Exercise requirements —
The lines to repeat are those below from the one containing "end else begin" down to the one containing "create_clock -name core_clock", both included; reproduce them exactly and nothing else.

** Opening Dataset content block **

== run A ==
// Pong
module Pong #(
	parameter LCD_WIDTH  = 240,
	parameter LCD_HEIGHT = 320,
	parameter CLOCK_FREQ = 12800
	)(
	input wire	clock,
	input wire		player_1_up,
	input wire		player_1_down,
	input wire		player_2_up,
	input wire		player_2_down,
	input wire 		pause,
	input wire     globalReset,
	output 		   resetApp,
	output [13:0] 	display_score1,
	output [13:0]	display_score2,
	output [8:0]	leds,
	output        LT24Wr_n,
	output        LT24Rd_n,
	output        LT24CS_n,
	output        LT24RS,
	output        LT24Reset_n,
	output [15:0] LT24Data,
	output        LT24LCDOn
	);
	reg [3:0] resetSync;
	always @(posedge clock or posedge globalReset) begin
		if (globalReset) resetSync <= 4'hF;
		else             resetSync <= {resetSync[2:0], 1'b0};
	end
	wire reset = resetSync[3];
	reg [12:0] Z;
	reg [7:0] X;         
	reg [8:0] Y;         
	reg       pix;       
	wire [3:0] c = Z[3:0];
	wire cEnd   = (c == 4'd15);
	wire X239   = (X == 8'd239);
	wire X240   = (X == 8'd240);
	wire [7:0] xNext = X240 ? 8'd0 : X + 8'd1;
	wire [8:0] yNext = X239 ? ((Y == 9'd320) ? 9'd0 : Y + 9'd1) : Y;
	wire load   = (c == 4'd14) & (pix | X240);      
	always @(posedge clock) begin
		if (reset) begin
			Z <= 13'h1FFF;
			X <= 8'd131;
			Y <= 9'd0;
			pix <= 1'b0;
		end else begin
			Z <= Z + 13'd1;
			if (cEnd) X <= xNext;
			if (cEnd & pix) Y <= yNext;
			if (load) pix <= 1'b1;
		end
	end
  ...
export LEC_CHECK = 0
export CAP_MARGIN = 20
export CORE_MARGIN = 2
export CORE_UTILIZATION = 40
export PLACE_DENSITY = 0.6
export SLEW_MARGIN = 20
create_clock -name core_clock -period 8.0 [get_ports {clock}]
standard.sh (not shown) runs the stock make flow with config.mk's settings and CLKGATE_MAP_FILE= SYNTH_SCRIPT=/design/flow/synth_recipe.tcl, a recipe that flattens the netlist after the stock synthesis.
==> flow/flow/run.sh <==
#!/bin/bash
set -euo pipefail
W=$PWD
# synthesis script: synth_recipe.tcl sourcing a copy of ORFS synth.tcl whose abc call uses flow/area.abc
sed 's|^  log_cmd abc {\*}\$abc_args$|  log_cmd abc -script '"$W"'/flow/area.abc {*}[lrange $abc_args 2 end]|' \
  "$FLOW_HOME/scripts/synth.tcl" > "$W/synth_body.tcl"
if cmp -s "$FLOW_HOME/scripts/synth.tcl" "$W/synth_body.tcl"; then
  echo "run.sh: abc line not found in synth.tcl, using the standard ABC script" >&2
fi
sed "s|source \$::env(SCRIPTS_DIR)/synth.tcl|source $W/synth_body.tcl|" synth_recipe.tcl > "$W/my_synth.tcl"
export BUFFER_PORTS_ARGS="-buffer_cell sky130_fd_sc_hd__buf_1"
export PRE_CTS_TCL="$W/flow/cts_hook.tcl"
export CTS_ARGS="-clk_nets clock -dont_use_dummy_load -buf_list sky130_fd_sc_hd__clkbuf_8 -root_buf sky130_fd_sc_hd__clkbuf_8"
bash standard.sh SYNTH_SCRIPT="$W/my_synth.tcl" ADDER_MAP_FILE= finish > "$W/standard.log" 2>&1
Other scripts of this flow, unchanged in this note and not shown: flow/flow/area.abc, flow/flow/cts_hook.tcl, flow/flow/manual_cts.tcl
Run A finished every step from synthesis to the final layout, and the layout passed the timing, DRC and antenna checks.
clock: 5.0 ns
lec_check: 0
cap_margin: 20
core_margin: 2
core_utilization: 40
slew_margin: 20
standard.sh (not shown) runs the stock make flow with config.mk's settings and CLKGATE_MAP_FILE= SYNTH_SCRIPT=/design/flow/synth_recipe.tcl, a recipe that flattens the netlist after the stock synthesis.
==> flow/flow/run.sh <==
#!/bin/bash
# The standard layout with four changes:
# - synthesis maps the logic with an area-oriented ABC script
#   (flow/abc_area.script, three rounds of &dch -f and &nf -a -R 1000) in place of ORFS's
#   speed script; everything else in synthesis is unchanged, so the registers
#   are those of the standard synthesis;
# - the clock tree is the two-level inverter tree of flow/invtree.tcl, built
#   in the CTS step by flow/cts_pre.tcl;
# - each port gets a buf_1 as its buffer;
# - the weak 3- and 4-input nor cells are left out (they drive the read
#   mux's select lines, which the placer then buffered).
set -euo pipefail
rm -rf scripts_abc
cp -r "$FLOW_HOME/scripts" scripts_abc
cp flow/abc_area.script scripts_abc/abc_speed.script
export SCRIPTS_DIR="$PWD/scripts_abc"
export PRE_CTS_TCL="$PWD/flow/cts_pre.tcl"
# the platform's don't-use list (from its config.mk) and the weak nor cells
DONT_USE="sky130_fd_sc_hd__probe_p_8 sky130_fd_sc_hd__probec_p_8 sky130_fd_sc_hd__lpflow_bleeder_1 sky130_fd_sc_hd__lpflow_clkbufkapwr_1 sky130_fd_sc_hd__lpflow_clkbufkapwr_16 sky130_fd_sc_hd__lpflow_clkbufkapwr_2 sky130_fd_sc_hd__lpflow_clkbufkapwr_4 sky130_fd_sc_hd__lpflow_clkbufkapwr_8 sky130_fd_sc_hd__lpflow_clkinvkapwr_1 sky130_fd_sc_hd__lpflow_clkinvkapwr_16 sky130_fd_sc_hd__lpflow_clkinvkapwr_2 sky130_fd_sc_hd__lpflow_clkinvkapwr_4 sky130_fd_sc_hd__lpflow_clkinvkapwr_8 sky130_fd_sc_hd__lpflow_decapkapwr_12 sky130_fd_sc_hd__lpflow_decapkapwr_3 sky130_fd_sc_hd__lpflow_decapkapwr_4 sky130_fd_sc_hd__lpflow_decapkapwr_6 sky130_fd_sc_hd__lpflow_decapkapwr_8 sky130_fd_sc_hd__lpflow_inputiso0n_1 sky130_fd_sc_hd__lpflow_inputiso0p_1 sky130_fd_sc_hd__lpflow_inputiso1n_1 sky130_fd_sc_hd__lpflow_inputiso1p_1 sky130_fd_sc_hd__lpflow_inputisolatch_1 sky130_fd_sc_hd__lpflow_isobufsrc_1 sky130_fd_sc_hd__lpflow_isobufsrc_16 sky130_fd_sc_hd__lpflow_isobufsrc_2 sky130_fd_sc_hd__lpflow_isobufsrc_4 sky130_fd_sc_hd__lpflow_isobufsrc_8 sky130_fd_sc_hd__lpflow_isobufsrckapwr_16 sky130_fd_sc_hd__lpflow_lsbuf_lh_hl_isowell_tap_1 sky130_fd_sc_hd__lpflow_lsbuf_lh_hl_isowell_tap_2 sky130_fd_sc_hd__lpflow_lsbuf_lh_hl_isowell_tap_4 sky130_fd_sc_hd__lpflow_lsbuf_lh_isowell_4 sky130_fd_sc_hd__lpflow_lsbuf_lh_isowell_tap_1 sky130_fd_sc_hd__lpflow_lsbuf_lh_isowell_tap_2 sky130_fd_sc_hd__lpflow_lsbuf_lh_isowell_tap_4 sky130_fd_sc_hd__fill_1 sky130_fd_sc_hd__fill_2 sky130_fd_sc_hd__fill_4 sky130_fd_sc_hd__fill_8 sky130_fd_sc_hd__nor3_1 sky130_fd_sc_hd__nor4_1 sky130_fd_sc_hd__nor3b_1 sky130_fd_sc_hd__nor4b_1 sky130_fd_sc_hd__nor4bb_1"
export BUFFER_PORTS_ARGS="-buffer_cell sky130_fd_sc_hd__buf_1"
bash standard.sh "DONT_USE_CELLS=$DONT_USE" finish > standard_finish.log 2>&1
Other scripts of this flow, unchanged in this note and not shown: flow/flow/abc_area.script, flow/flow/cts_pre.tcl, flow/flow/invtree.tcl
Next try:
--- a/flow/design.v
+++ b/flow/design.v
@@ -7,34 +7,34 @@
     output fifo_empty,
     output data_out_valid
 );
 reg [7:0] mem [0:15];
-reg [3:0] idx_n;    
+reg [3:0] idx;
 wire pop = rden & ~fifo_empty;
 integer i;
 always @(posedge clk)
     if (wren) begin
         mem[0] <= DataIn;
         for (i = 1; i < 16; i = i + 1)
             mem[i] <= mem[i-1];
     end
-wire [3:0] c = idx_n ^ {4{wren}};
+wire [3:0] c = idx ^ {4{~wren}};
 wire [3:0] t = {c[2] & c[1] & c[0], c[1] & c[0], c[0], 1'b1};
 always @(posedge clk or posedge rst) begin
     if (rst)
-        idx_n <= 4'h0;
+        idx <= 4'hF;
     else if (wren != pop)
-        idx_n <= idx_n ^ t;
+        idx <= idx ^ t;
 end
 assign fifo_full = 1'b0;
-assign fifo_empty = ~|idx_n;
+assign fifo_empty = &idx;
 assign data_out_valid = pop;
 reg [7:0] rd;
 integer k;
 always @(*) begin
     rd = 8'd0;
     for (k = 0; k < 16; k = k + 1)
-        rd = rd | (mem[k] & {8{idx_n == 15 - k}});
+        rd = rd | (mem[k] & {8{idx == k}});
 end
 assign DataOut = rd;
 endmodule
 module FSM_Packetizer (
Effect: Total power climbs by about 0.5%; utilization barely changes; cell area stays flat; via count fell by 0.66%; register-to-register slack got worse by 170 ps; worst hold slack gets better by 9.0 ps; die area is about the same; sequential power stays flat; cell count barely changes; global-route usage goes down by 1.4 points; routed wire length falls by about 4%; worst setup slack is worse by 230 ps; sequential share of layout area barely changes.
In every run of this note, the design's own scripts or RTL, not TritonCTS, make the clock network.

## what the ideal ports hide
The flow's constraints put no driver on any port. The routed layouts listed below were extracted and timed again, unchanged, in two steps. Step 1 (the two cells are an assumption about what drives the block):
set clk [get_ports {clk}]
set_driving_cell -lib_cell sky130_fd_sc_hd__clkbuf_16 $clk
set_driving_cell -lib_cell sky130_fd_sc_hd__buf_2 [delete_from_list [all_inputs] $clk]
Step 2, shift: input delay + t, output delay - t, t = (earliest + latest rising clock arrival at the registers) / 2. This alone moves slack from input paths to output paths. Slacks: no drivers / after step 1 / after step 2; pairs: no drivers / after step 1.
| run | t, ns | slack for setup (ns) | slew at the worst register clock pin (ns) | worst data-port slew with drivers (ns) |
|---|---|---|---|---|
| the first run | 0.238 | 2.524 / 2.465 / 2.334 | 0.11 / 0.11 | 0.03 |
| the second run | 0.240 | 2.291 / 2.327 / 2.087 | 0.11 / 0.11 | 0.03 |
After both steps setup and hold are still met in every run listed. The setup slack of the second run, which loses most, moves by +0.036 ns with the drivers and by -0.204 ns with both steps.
Source: an optimization exercise on an open RTL-to-GDS flow (aim: small area). Production flows keep margins and buffers that such runs may drop.
In this exercise RTL edits were held to simulation tests only and were not proved equivalent to the original.
Power and IR drop assume default switching activity.

==> module top_module, before the edit <==
module top_module(
    input wire ck_rst
    , input wire CLK100MHZ
	, output reg out_sig
    );
	wire rst = ~ck_rst;
	genvar i;
	reg [6:0] pt;
	wire [6:0] s = pt ^ 7'b0101010;
	wire ev = s[0] & ~s[3] & s[4] & s[5] & s[6];
	wire fb = s[6] ^ (~s[1] | s[2]);
	always @(posedge CLK100MHZ) begin
		if (rst)
			pt <= 7'b1111111;
		else
			pt <= {s[5:0], fb} ^ 7'b0101010;
	end
	reg [6:0] fcnt;
	wire [7:0] fc;
	wire [6:0] fs;
	assign fc[0] = ev;
	generate for (i = 0; i < 7; i = i + 1) begin : g_f
		assign fs[i] = fcnt[i] ^ fc[i];
		assign fc[i+1] = fcnt[i] & fc[i];
	end endgenerate
	wire fwrap = fc[7];
	reg [9:0] x;
	wire sat = &x;
	wire [10:0] xc;
	wire [9:0] xs;
	assign xc[0] = fwrap & ~sat;
	generate for (i = 0; i < 10; i = i + 1) begin : g_x
		assign xs[i] = x[i] ^ xc[i];
		assign xc[i+1] = x[i] & xc[i];
	end endgenerate
	reg [9:0] nacc;
	wire [10:0] nc;               
	wire [9:0] ns;                
	wire [9:0] ng = ~(x & {10{ev}});
	assign nc[0] = ~(out_sig & ev);
	generate for (i = 0; i < 10; i = i + 1) begin : g_a
		assign ns[i] = nacc[i] ^ ng[i] ^ nc[i];
		assign nc[i+1] = (nacc[i] & ng[i]) | (nacc[i] & nc[i]) | (ng[i] & nc[i]);
	end endgenerate
	always @(posedge CLK100MHZ) begin
		fcnt <= (fs & ~{7{rst}}) | ({7{rst | fwrap}} & 7'd34);
		x <= xs & ~{10{rst}};
		nacc <= (ns | {10{rst}}) & ~{rst, 9'd0};
		out_sig <= ~rst & (ev ? ~nc[10] : out_sig);
	end
endmodule
Settings: LEC_CHECK=0, CAP_MARGIN=20, CORE_MARGIN=2, CORE_UTILIZATION=40, SLEW_MARGIN=20; clock period 10.0 ns.
run.sh (not shown) runs the stock make flow with config.mk's settings and CLKGATE_MAP_FILE= SYNTH_SCRIPT=/design/flow/synth_recipe.tcl, a recipe that flattens the netlist after the stock synthesis.
The first run passed the timing, DRC and antenna checks.
==> next run, changes <==
==> flow/design.v (replaced) <==
`timescale 1ns / 1ps
module top_module(
    input wire ck_rst
    , input wire CLK100MHZ
	, output reg out_sig
    );
	reg [6:0] pos;    
	reg [6:0] fcnt;   
	reg [9:0] x;      
	reg [9:0] acc;    
	wire rst = ~ck_rst;
	wire [7:0] pc;
	wire [6:0] ps;
	assign pc[0] = 1'b1;
	genvar i;
	generate for (i = 0; i < 7; i = i + 1) begin : g_pos
		assign ps[i] = pos[i] ^ pc[i];
		assign pc[i+1] = pos[i] & pc[i];
	end endgenerate
	wire ev = pc[7];
	wire [7:0] fc;
	wire [6:0] fs;
	assign fc[0] = ev;
	generate for (i = 0; i < 7; i = i + 1) begin : g_f
		assign fs[i] = fcnt[i] ^ fc[i];
		assign fc[i+1] = fcnt[i] & fc[i];
	end endgenerate
	wire fwrap = fc[7];
	wire sat = &x;
	wire [10:0] xc;
	wire [9:0] xs;
	assign xc[0] = fwrap & ~sat;
	generate for (i = 0; i < 10; i = i + 1) begin : g_x
		assign xs[i] = x[i] ^ xc[i];
		assign xc[i+1] = x[i] & xc[i];
	end endgenerate
	wire [10:0] ac;
	wire [9:0] as;
	wire [9:0] g = x & {10{ev}};
	assign ac[0] = out_sig & ev;
	generate for (i = 0; i < 10; i = i + 1) begin : g_a
		assign as[i] = acc[i] ^ g[i] ^ ac[i];
		assign ac[i+1] = (acc[i] & g[i]) | (acc[i] & ac[i]) | (g[i] & ac[i]);
	end endgenerate
	always @(posedge CLK100MHZ) begin
		pos <= (ps & ~{7{rst}}) | ({7{rst | ev}} & 7'd24) | {6'd0, rst};
		fcnt <= (fs & ~{7{rst}}) | ({7{rst | fwrap}} & 7'd34);
		x <= xs & ~{10{rst}};
		acc <= (as & ~{10{rst}}) | {rst, 9'd0};
		out_sig <= ~rst & (ev ? ac[10] : out_sig);
	end
endmodule
Result: The new run completed with no timing, DRC or antenna violations. Count of clock-buffer cells in the layout is higher by 1. Clock power is higher by about 56%. Sequential cell count is unchanged. Worst setup slack loses 1.6 ns. Sequential share of layout area is lower by 3.0 points. Power is higher by about 20%. Design area is higher by 7.6%. Die area is higher by 4.0%. Critical path depth is higher by 3. Global-route usage hardly moves. First-iteration DRC count is lower by 34%. Via count is higher by 1.6%.

-- static timing again, ports no longer ideal --
The flow's constraints put no driver on any port. The routed layouts listed below were extracted and timed again, unchanged, in two steps. Step 1 sets driving cells, clkbuf_16 on the clock port and buf_2 on the other inputs (assumed; they add their load-dependent delay and slew). Step 2 moves the port delays by t, midway between the first and last clock arrival at a register: inputs arrive t later, outputs are due t later. That takes back most of the time a late clock gives input paths. Three values: no drivers, after step 1, after step 2; two values: the first two.
run	shift t [ns]	slack for setup (ns)	hold WS [ns]	slew at the worst register clock pin (ns)	cell pins on the clock port's net
the first run	0.309	5.295 / 5.295 / 5.295	0.389 / 0.389 / 0.389	0.07 / 0.07	1
the second run	0.309	3.667 / 3.667 / 3.667	0.404 / 0.404 / 0.404	0.07 / 0.07	1
After both steps every run listed still meets setup and hold.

** Closing Dataset content block **

Response —
		end else begin
			Z <= Z + 13'd1;
			if (cEnd) X <= xNext;
			if (cEnd & pix) Y <= yNext;
			if (load) pix <= 1'b1;
		end
	end
  ...
export LEC_CHECK = 0
export CAP_MARGIN = 20
export CORE_MARGIN = 2
export CORE_UTILIZATION = 40
export PLACE_DENSITY = 0.6
export SLEW_MARGIN = 20
create_clock -name core_clock -period 8.0 [get_ports {clock}]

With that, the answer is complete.